Peripheral Neuropathy in Long-COVID Patients: Demographic Distribution and Risk Factors
Jason Li1, Camden Bohn1, Noah Todd1, Jessica Pater2, Jeanne Carroll2, Brian Henriksen1, Fen-Lei Chang2
1Indiana University School of Medicine, 2Parkview Health
Objective:
To examine the demographic distribution and risk factors in long-COVID patients developing new-onset or progressing peripheral neuropathy (PN).
Background:
Neurologic symptoms following acute-phase COVID are common. Incidence of PN has been shown to be higher in long-COVID patients compared to influenza patients and the general population for reasons not well understood. This is a novel study on the risk factors of both new-onset and progressing long-COVID PN and may guide future studies on etiology and clinical management.
Design/Methods:
Electronic health records of patients who visited a multi-disciplinary post-COVID clinic (PCC) between March 2021 and September 2022 were reviewed. Patients were categorized into four groups: new-onset PN group had new PCC or EMG PN diagnosis following COVID infection; progressing PN group had both new and pre-existing diagnoses relative to infection; non-progressing PN group had pre-existing but no new diagnosis; non-PN group had never received a diagnosis. Demographics, BMI, prior COVID vaccination, chronic comorbidities, and medications were studied.
Results:
Of 639 patients, 21(3.29%) had new-onset PN, 20(3.13%) had progressing PN, and 31(4.85%) had non-progressing PN. Patients with new-onset PN were older (55.5±13.2 vs. 50.3±14.0, p=0.047), more male (47.6% vs 26.1%, p=0.029), and more likely been hospitalized for COVID (47.6% vs 22.4%, p=0.007) compared with non-PN patients.

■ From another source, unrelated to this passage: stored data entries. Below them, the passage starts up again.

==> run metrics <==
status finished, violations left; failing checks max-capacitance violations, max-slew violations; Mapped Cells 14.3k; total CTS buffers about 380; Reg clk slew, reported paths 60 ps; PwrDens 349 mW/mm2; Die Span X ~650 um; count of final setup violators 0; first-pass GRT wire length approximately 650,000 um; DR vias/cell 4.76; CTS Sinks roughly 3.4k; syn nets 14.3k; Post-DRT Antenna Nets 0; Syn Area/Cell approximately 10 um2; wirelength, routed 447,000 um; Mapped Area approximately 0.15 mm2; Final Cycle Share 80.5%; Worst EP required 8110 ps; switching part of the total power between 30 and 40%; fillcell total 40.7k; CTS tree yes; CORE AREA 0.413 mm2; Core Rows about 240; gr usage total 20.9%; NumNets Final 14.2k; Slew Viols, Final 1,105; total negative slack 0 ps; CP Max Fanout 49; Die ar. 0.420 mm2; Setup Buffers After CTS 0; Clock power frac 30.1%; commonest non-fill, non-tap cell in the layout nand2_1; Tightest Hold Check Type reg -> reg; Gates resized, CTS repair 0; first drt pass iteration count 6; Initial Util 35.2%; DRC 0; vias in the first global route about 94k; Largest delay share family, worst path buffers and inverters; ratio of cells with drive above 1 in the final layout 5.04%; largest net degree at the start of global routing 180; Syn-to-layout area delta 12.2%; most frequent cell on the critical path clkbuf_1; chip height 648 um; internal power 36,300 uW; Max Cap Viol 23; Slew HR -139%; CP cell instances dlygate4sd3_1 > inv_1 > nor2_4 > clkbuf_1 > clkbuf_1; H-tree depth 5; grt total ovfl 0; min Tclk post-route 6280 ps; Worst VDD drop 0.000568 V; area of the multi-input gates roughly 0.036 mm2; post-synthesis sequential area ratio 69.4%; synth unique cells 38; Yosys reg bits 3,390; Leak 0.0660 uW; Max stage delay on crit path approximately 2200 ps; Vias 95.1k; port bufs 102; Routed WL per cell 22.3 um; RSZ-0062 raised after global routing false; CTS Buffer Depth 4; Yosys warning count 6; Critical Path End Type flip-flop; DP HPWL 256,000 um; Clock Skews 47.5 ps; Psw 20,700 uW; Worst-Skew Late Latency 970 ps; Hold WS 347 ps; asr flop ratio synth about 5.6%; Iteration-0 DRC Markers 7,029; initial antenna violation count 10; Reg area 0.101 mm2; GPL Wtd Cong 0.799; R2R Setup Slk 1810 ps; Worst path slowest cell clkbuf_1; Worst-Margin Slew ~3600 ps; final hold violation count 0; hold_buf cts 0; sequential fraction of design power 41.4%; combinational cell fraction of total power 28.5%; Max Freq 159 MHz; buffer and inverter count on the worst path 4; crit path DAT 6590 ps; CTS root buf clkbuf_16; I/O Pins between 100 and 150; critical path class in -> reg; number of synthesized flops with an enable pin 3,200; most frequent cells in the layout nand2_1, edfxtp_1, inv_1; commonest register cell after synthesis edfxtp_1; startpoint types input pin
`src/rtl/linesensor_timer.sv`:
```
// Linear image sensor timing generator.
// Produces the sensor clock (sclk), the start/integrate pulse (sst) and a
// one-clk readout trigger (otrig). It sequences single-shot, N-frame or
// free-running acquisitions, using an exposure length sampled at each frame.
// Every frame runs LEAD -> EXPOSE -> TAIL -> READ. All phase changes happen on
// the internal tick, which coincides with the falling edge of sclk.
module linesensor_timer #(
   parameter int unsigned DIV        = 8,    // clk cycles per sclk period (even, >= 4)
   parameter int unsigned CNT_W      = 32,   // exposure / phase counter width
   parameter int unsigned FRM_W      = 16,   // frame request / frame count width
   parameter int unsigned LEAD_TICKS = 5,    // ticks sst is high before exposure
   parameter int unsigned TAIL_TICKS = 88,   // ticks from sst fall to otrig
   parameter int unsigned READ_TICKS = 286   // ticks reserved for readout
) (
   input  logic             clk,
   input  logic             resetn,
   input  logic             start,
   input  logic             stop,
   input  logic             abort,
   input  logic [CNT_W-1:0] exposure,
   input  logic [FRM_W-1:0] frames,
   output logic             sclk,
   output logic             sst,
   output logic             otrig,
   output logic             busy,
   output logic             frame_done,
   output logic [FRM_W-1:0] frame_cnt
);

   // ------------------------------------------------------------------
   // Divider
   // ------------------------------------------------------------------
   localparam int unsigned DCNT_W = $clog2(DIV);

   localparam logic [DCNT_W-1:0] DCNT_LAST = DCNT_W'(DIV - 1);
   localparam logic [DCNT_W-1:0] DCNT_HALF = DCNT_W'(DIV / 2);
   localparam logic [DCNT_W-1:0] DCNT_TICK = DCNT_W'(DIV / 2 - 1);

   localparam logic [CNT_W-1:0] LEAD_LOAD = CNT_W'(LEAD_TICKS);
   localparam logic [CNT_W-1:0] TAIL_LOAD = CNT_W'(TAIL_TICKS);
   localparam logic [CNT_W-1:0] READ_LOAD = CNT_W'(READ_TICKS);
   localparam logic [CNT_W-1:0] CNT_ONE   = CNT_W'(1);

   logic [DCNT_W-1:0] dcnt_q;
   logic [DCNT_W-1:0] dcnt_d;
   logic              sclk_q;
   logic              tick;

   // Next divider count: free-running 0..DIV-1.
   always_comb begin
      // NOTE: give every always_comb output a default first so no path can leave it unassigned and infer a latch.
      dcnt_d = dcnt_q + 1'b1;
      if (dcnt_q == DCNT_LAST) begin
         dcnt_d = '0;
      end
   end

   // The tick is the last cycle of the sclk high half; on that edge sclk falls
   // and the sequencer advances, so sst/otrig move with the sclk falling edge.
   assign tick = (dcnt_q == DCNT_TICK);

   // Divider counter and registered sclk, high while the count is in the first half.
   always_ff @(posedge clk or negedge resetn) begin
      if (!resetn) begin
         dcnt_q <= '0;
         sclk_q <= 1'b0;
      end else begin
         // NOTE: sequential state uses non-blocking assignments so every register samples pre-edge values.
         dcnt_q <= dcnt_d;
         sclk_q <= (dcnt_d < DCNT_HALF);
      end
   end

   // ------------------------------------------------------------------
   // Acquisition sequencer
   // ------------------------------------------------------------------
   typedef enum logic [2:0] {
      ST_IDLE,
      ST_LEAD,
      ST_EXPOSE,
      ST_TAIL,
      ST_READ
   } state_e;

   state_e           state_q;
   logic [CNT_W-1:0] cnt_q;         // ticks remaining in the current phase
   logic [CNT_W-1:0] exp_q;         // exposure latched at LEAD entry
   logic [FRM_W-1:0] frm_req_q;     // frames requested, latched at start
   logic [FRM_W-1:0] frame_cnt_q;
   logic             arm_q;         // start seen, waiting for the first tick
   logic             stop_pend_q;   // finish this frame then go idle
   logic             sst_q;
   logic             otrig_q;
   logic             busy_q;
   logic             frame_done_q;

   logic [FRM_W-1:0] frame_nxt;
   logic             phase_end;
   logic             last_frame;

   // A phase loaded with N lasts max(N,1) ticks: it ends on the tick where
   // the remaining count is 1 or already 0.
   assign phase_end  = tick && (cnt_q <= CNT_ONE);
   assign frame_nxt  = frame_cnt_q + 1'b1;
   assign last_frame = (frm_req_q != '0) && (frame_nxt == frm_req_q);

   // Sequencer state, phase counter and registered outputs.
   always_ff @(posedge clk or negedge resetn) begin
      if (!resetn) begin
         state_q      <= ST_IDLE;
         cnt_q        <= '0;
         exp_q        <= '0;
         frm_req_q    <= '0;
         frame_cnt_q  <= '0;
         arm_q        <= 1'b0;
         stop_pend_q  <= 1'b0;
         sst_q        <= 1'b0;
         otrig_q      <= 1'b0;
         busy_q       <= 1'b0;
         frame_done_q <= 1'b0;
      end else begin
         // Pulse outputs default low and are raised only on their edge.
         otrig_q      <= 1'b0;
         frame_done_q <= 1'b0;

         if (abort) begin
            // Abort beats start and stop; frame_cnt keeps its value.
            state_q     <= ST_IDLE;
            arm_q       <= 1'b0;
            stop_pend_q <= 1'b0;
            sst_q       <= 1'b0;
            busy_q      <= 1'b0;
         end else begin
            if (stop && busy_q) begin
               stop_pend_q <= 1'b1;
            end

            unique case (state_q)
               ST_IDLE: begin
                  if (start && !busy_q) begin
                     frm_req_q   <= frames;
                     frame_cnt_q <= '0;
                     arm_q       <= 1'b1;
                     busy_q      <= 1'b1;
                  end else if (arm_q && tick) begin
                     arm_q   <= 1'b0;
                     state_q <= ST_LEAD;
                     cnt_q   <= LEAD_LOAD;
                     exp_q   <= exposure;
                     sst_q   <= 1'b1;
                  end
               end

               ST_LEAD: begin
                  if (phase_end) begin
                     state_q <= ST_EXPOSE;
                     cnt_q   <= exp_q;
                  end else if (tick) begin
                     cnt_q <= cnt_q - 1'b1;
                  end
               end

               ST_EXPOSE: begin
                  if (phase_end) begin
                     state_q <= ST_TAIL;
                     cnt_q   <= TAIL_LOAD;
                     sst_q   <= 1'b0;
                  end else if (tick) begin
                     cnt_q <= cnt_q - 1'b1;
                  end
               end

               ST_TAIL: begin
                  if (phase_end) begin
                     state_q <= ST_READ;
                     cnt_q   <= READ_LOAD;
                     otrig_q <= 1'b1;
                  end else if (tick) begin
                     cnt_q <= cnt_q - 1'b1;
                  end
               end

               ST_READ: begin
                  if (phase_end) begin
                     frame_done_q <= 1'b1;
                     frame_cnt_q  <= frame_nxt;
                     // A stop arriving on this very clk still counts as pending.
                     if (stop_pend_q || stop || last_frame) begin
                        state_q     <= ST_IDLE;
                        stop_pend_q <= 1'b0;
                        busy_q      <= 1'b0;
                     end else begin
                        // Next frame starts on the same tick, no gap.
                        state_q <= ST_LEAD;
                        cnt_q   <= LEAD_LOAD;
                        exp_q   <= exposure;
                        sst_q   <= 1'b1;
                     end
                  end else if (tick) begin
                     cnt_q <= cnt_q - 1'b1;
                  end
               end

               default: begin
                  state_q <= ST_IDLE;
                  sst_q   <= 1'b0;
                  busy_q  <= 1'b0;
               end
            endcase
         end
      end
   end

   assign sclk       = sclk_q;
   assign sst        = sst_q;
   assign otrig      = otrig_q;
   assign busy       = busy_q;
   assign frame_done = frame_done_q;
   assign frame_cnt  = frame_cnt_q;

endmodule

```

Patients with progressing PN were older (65.5±9.2 vs 50.3±14.0, p<0.001), more likely to have diabetes (35.0% vs 15.0%, p=0.016) and hypertension (70.0% vs 34.3%, p<0.001) and take some form of diabetes medication (30.0% vs 14.1%, p=0.048) and hypertension medication (65.0% vs 39.0%, p=0.019) compared to patients with no PN. Patients with progressing PN were older (65.5±9.14 vs 57.0±11.85, p=0.050) than non-progressing PN patients.
Conclusions:
Older age was associated with new-onset and progressing PN in long-COVID patients. This and other associated findings provide further opportunities to study possible contribution of immunological, metabolic, and degenerative factors to long-COVID neurologic symptoms.